• Prompt: Return the data below exactly, stopping after the line with "worst max register".

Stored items
━━━━━━━━━━━━━━━━━━━━
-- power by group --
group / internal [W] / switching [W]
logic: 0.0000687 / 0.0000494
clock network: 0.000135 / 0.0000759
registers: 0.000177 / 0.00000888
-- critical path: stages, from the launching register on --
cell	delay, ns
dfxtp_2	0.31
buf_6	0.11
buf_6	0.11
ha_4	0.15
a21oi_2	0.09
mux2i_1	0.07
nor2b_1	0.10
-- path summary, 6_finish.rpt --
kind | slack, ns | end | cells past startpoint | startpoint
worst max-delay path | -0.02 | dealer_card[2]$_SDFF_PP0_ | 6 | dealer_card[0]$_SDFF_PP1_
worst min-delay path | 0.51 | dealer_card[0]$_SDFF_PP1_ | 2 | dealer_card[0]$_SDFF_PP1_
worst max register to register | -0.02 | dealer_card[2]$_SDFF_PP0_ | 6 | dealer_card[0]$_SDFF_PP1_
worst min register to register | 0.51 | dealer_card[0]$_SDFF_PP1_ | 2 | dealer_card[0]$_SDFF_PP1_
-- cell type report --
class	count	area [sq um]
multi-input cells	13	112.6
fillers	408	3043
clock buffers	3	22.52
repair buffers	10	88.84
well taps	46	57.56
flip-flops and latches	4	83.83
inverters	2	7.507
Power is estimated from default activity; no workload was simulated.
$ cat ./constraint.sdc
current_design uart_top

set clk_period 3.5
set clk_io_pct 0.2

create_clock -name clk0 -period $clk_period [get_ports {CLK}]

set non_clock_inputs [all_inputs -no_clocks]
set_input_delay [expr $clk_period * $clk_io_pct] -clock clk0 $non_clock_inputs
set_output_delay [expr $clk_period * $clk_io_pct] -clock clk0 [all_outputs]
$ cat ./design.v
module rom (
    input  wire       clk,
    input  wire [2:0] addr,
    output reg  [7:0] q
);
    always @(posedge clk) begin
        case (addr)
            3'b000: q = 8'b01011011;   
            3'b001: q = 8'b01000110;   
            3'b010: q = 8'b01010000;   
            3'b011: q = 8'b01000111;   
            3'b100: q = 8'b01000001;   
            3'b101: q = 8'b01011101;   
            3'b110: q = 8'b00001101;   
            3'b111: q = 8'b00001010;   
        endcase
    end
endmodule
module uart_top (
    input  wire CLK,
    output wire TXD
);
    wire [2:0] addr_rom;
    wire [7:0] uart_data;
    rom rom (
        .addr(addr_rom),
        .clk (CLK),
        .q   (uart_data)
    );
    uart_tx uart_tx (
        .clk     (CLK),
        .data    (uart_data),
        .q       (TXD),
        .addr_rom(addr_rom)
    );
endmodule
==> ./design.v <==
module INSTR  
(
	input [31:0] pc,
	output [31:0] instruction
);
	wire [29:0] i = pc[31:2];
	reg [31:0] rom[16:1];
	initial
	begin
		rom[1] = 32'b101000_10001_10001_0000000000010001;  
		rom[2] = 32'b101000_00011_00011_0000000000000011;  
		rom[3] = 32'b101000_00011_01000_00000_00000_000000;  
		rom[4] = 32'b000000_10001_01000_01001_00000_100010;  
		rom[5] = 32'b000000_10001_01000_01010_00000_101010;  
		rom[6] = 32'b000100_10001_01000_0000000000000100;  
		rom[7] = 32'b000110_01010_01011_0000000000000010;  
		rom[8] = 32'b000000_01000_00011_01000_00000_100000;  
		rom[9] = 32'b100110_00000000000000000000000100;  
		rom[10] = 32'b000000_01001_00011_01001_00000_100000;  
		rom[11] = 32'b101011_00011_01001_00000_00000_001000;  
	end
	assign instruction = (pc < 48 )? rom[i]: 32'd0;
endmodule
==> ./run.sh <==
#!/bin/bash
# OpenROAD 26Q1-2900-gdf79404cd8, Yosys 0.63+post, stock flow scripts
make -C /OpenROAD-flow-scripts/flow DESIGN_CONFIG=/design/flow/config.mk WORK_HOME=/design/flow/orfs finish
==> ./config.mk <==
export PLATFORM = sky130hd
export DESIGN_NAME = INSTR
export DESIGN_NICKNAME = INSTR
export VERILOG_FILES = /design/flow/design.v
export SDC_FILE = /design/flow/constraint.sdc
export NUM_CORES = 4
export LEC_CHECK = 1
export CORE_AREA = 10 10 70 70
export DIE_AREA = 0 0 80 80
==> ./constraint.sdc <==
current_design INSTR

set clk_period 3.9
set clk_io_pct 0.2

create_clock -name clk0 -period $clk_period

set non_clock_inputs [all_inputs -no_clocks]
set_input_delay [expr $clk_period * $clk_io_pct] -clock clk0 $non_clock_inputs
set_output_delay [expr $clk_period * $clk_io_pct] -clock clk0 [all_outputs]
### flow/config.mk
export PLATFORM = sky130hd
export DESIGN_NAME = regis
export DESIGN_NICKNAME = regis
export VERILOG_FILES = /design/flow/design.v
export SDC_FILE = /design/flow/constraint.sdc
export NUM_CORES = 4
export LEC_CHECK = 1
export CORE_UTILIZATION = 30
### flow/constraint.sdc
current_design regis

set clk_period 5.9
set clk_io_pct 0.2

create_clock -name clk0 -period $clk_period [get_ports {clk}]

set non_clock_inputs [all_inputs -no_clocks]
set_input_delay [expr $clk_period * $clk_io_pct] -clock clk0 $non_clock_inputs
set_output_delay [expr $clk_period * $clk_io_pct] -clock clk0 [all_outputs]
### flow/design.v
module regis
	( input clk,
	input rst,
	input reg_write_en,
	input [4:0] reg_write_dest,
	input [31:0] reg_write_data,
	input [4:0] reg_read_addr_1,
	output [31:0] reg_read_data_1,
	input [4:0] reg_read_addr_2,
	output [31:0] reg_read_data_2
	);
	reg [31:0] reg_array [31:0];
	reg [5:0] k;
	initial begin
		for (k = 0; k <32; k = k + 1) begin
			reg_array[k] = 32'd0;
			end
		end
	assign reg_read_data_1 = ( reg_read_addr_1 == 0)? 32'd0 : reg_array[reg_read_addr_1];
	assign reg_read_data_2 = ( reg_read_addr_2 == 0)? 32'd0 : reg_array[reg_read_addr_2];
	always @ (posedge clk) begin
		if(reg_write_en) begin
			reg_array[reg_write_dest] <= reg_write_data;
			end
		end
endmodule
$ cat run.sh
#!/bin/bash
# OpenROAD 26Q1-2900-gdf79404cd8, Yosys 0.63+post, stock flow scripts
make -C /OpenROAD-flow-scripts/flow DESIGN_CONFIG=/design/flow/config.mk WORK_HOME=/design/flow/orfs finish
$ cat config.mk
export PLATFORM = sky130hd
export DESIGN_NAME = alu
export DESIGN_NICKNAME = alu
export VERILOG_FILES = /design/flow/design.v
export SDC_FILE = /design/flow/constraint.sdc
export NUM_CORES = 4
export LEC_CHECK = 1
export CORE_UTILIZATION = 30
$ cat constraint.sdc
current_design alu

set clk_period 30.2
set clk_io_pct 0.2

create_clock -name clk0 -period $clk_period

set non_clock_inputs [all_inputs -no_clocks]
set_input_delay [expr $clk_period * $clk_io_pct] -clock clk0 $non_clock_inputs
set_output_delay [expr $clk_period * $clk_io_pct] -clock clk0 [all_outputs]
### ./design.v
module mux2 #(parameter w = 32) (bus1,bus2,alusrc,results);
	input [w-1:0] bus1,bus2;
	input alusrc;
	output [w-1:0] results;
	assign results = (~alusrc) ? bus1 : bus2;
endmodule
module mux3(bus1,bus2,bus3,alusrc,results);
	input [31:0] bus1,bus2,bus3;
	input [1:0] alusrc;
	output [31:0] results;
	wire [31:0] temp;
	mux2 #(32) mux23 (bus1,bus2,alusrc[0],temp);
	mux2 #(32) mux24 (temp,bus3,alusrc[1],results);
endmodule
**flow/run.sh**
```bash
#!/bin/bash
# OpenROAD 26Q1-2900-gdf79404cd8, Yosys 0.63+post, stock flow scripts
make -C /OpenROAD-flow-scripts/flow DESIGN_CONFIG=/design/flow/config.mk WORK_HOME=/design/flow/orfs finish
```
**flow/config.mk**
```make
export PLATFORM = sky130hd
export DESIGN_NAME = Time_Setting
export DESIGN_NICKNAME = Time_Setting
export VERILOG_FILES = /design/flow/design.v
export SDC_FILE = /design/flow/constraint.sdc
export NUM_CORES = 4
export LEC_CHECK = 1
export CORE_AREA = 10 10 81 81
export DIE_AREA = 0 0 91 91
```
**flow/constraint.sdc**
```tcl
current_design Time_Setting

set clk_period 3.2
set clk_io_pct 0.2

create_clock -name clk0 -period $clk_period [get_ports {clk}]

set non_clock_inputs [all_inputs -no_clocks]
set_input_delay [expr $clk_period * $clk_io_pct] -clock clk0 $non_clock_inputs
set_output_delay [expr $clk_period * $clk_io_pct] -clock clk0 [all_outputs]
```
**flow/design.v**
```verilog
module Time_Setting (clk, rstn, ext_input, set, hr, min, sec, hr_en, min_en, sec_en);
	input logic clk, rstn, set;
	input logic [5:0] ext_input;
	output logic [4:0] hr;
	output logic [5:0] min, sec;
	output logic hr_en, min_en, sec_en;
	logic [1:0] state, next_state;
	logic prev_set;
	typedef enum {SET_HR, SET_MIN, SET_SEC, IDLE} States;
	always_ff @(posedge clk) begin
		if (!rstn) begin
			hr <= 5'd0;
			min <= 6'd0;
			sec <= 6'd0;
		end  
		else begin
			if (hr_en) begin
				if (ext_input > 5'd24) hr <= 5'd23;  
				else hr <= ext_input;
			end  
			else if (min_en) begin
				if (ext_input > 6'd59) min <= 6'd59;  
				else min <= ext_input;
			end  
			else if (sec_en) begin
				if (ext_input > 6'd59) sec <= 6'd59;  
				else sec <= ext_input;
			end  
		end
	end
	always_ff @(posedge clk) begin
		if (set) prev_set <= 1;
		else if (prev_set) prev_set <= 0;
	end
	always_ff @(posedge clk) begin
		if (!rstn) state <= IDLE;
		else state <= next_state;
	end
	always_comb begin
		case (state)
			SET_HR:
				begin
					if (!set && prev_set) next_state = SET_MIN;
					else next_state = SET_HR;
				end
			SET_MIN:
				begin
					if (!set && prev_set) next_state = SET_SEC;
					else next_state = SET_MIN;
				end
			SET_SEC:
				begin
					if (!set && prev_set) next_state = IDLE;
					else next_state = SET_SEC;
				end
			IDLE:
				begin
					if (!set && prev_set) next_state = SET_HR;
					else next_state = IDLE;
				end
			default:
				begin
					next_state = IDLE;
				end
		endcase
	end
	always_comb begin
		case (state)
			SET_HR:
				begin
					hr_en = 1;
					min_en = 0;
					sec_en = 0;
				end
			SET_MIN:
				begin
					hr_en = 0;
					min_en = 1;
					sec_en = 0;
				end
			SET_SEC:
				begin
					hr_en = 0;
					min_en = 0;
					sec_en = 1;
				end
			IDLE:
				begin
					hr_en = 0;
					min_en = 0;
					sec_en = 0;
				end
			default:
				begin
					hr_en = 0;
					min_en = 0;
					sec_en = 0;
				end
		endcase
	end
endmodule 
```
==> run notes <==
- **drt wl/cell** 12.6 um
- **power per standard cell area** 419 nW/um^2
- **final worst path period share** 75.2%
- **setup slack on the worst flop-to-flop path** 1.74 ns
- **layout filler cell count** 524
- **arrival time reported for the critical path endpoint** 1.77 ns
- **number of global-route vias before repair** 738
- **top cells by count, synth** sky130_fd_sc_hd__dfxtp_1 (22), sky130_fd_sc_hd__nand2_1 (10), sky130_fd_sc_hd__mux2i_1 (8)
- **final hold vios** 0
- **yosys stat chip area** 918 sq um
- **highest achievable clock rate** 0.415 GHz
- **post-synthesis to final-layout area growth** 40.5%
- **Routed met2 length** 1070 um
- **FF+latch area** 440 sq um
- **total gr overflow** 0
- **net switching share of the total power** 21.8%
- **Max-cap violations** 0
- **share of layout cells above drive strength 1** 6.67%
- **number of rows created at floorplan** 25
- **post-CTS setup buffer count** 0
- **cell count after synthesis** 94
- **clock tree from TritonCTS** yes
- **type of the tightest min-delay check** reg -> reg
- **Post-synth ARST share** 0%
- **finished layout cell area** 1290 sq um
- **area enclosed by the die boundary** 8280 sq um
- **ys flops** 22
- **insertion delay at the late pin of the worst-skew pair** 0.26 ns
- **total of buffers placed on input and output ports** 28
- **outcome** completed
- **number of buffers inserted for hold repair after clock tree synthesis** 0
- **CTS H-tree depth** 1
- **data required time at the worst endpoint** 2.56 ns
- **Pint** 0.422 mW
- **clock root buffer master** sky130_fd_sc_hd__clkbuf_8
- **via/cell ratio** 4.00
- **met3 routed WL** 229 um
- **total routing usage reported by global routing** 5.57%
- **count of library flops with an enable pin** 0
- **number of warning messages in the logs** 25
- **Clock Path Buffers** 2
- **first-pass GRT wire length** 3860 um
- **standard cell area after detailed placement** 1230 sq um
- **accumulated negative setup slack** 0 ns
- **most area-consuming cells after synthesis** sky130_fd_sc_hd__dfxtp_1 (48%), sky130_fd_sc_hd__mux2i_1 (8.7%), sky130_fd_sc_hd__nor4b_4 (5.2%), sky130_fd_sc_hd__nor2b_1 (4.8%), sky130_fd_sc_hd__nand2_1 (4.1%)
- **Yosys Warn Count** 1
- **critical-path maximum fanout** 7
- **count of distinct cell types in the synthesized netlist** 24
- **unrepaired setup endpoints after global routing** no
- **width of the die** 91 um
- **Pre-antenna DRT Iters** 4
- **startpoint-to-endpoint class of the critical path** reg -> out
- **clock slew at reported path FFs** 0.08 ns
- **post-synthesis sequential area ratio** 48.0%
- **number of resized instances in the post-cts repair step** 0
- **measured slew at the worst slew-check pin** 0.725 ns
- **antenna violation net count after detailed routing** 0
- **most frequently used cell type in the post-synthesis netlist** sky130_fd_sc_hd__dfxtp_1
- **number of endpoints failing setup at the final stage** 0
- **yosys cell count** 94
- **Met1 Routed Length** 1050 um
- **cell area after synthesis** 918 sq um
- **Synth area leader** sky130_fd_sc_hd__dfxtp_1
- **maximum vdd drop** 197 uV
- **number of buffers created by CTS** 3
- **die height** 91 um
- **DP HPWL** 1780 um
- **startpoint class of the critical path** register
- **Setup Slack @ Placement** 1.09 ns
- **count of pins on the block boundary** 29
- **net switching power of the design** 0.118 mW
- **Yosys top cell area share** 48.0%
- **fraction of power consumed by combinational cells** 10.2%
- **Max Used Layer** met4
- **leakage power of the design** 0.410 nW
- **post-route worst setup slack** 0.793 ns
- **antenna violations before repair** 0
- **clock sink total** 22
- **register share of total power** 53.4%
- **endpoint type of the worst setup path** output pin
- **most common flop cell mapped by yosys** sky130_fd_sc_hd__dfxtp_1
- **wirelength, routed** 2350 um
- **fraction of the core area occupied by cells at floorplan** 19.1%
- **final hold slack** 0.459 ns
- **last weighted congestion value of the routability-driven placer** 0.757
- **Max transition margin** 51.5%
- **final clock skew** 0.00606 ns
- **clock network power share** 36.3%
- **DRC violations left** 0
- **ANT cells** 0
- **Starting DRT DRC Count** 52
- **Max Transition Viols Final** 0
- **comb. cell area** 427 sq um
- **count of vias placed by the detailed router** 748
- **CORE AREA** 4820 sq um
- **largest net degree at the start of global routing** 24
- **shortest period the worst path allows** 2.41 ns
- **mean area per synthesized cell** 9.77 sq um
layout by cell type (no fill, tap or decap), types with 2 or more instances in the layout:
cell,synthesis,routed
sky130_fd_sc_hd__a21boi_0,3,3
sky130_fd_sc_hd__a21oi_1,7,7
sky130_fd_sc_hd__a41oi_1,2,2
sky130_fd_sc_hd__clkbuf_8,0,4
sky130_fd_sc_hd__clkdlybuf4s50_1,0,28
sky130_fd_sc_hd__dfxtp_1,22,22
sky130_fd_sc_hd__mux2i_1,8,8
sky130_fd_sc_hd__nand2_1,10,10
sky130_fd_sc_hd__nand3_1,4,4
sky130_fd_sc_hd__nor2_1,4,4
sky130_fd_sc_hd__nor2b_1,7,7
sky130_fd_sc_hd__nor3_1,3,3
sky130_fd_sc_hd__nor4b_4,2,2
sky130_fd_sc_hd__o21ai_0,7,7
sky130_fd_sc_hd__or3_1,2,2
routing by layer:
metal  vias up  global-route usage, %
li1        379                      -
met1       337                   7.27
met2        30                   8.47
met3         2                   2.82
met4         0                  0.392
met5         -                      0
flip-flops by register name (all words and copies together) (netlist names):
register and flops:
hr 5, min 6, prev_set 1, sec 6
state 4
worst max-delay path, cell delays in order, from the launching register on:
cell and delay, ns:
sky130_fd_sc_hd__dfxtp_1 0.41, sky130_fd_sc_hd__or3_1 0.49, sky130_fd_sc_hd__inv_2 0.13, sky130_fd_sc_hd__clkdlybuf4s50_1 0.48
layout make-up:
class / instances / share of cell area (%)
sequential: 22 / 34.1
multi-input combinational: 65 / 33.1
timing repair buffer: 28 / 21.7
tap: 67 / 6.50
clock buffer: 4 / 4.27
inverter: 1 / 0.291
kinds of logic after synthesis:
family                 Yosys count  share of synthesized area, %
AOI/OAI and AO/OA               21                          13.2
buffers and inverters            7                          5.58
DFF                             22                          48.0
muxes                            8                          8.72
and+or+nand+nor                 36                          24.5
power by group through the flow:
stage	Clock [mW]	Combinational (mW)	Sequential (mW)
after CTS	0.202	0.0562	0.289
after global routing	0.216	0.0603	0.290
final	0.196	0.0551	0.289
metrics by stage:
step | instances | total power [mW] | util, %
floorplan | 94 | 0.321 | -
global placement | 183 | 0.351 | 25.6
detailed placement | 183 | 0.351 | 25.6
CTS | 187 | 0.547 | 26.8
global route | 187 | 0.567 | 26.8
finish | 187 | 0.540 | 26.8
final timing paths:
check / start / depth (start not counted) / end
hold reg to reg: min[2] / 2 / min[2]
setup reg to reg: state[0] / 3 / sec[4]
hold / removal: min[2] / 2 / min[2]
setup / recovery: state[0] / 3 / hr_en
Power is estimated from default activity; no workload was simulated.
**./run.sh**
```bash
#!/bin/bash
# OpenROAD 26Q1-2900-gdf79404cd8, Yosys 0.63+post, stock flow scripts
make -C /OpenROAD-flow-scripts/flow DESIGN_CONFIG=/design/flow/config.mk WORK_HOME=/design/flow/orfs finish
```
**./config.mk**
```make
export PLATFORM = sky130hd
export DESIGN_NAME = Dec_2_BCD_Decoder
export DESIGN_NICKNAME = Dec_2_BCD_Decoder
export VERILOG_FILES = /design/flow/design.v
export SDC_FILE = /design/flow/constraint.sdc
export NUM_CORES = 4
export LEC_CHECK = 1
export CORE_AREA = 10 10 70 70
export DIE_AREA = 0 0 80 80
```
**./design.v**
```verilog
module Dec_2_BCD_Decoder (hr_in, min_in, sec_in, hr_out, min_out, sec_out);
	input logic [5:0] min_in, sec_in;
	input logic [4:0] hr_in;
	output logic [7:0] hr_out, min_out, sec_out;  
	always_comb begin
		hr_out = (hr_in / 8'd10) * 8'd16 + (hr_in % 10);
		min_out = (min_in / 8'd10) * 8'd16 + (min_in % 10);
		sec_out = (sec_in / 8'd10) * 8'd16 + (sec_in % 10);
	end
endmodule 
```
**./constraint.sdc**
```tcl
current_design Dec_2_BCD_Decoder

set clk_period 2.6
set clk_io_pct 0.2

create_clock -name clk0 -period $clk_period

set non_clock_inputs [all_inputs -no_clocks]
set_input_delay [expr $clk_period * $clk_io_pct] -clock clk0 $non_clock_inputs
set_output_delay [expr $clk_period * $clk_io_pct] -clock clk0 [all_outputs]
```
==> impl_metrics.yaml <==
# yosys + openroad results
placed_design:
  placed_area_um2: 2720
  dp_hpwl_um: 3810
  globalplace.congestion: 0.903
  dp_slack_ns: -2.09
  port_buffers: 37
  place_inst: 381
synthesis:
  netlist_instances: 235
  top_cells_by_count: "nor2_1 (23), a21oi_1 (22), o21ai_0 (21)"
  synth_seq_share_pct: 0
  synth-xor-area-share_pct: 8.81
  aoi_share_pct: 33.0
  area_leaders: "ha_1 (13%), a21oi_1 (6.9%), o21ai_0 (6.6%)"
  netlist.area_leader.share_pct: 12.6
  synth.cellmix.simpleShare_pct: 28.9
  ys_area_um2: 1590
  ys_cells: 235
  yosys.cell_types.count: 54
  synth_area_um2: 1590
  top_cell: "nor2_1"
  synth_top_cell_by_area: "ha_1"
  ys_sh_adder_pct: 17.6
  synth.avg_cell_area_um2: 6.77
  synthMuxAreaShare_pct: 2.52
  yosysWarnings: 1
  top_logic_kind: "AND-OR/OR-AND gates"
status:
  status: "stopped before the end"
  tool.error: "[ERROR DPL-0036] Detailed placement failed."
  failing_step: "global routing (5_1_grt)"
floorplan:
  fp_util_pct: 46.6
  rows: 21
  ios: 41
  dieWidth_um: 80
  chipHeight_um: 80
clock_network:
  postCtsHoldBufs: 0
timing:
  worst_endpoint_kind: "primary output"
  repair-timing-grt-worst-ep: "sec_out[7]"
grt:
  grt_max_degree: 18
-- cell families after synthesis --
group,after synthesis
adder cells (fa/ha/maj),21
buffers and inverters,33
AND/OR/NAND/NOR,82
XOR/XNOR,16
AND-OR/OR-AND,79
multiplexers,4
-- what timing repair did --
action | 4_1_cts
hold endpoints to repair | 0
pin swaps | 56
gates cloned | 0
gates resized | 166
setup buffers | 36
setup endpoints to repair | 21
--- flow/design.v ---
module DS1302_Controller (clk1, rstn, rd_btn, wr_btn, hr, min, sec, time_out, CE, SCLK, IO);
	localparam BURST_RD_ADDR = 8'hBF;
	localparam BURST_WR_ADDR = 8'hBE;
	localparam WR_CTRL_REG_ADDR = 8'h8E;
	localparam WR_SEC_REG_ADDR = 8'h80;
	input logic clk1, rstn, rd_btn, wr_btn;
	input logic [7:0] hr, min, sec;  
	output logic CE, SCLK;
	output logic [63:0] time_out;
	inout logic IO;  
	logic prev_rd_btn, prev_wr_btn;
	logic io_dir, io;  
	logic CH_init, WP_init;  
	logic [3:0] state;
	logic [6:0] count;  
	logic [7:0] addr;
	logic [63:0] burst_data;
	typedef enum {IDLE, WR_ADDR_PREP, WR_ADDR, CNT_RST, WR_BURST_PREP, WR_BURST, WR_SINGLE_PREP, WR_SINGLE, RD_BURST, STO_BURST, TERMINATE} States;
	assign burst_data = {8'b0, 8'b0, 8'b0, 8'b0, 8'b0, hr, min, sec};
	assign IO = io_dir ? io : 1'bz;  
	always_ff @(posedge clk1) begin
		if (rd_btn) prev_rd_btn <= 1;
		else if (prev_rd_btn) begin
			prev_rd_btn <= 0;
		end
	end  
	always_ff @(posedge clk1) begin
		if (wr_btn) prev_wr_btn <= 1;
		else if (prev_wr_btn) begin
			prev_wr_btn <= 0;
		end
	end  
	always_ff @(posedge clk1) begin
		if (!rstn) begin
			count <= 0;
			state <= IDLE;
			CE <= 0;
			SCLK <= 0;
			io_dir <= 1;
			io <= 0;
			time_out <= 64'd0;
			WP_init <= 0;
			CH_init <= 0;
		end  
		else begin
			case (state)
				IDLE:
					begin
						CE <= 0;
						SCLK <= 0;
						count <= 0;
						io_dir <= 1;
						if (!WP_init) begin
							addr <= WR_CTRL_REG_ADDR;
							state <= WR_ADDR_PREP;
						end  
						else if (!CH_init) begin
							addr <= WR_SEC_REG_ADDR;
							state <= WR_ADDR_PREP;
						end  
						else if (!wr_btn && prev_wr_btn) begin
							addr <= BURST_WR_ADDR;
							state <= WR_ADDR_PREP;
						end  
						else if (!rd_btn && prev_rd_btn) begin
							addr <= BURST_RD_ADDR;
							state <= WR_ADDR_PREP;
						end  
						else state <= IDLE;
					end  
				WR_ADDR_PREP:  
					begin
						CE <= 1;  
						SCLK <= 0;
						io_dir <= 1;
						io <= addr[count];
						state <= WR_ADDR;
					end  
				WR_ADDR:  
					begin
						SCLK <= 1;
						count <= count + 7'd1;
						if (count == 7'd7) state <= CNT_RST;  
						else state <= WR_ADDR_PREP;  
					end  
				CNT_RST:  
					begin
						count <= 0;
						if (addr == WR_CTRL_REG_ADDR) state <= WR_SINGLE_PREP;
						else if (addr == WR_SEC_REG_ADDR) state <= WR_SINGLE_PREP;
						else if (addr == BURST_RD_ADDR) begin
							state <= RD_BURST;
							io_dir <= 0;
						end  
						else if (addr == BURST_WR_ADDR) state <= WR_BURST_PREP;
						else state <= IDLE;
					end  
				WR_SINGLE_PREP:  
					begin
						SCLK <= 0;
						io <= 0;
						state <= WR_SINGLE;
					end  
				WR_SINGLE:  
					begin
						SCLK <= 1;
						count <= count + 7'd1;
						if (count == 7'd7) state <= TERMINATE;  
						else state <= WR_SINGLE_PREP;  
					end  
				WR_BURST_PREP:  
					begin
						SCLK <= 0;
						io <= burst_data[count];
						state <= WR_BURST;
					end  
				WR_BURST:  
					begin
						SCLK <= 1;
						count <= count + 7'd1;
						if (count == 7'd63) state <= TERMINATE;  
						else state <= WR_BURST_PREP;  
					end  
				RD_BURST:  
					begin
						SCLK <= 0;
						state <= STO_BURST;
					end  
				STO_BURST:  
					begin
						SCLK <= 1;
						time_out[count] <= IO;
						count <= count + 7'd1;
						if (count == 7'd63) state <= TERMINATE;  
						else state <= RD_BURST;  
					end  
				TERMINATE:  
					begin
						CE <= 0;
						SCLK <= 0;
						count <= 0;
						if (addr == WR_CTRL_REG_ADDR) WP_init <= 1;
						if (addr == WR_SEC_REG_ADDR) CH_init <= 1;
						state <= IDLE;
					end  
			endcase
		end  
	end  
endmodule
━━━━━━━━━━━━━━━━━━━━
• Answer to this task:
-- power by group --
group / internal [W] / switching [W]
logic: 0.0000687 / 0.0000494
clock network: 0.000135 / 0.0000759
registers: 0.000177 / 0.00000888
-- critical path: stages, from the launching register on --
cell	delay, ns
dfxtp_2	0.31
buf_6	0.11
buf_6	0.11
ha_4	0.15
a21oi_2	0.09
mux2i_1	0.07
nor2b_1	0.10
-- path summary, 6_finish.rpt --
kind | slack, ns | end | cells past startpoint | startpoint
worst max-delay path | -0.02 | dealer_card[2]$_SDFF_PP0_ | 6 | dealer_card[0]$_SDFF_PP1_
worst min-delay path | 0.51 | dealer_card[0]$_SDFF_PP1_ | 2 | dealer_card[0]$_SDFF_PP1_
worst max register to register | -0.02 | dealer_card[2]$_SDFF_PP0_ | 6 | dealer_card[0]$_SDFF_PP1_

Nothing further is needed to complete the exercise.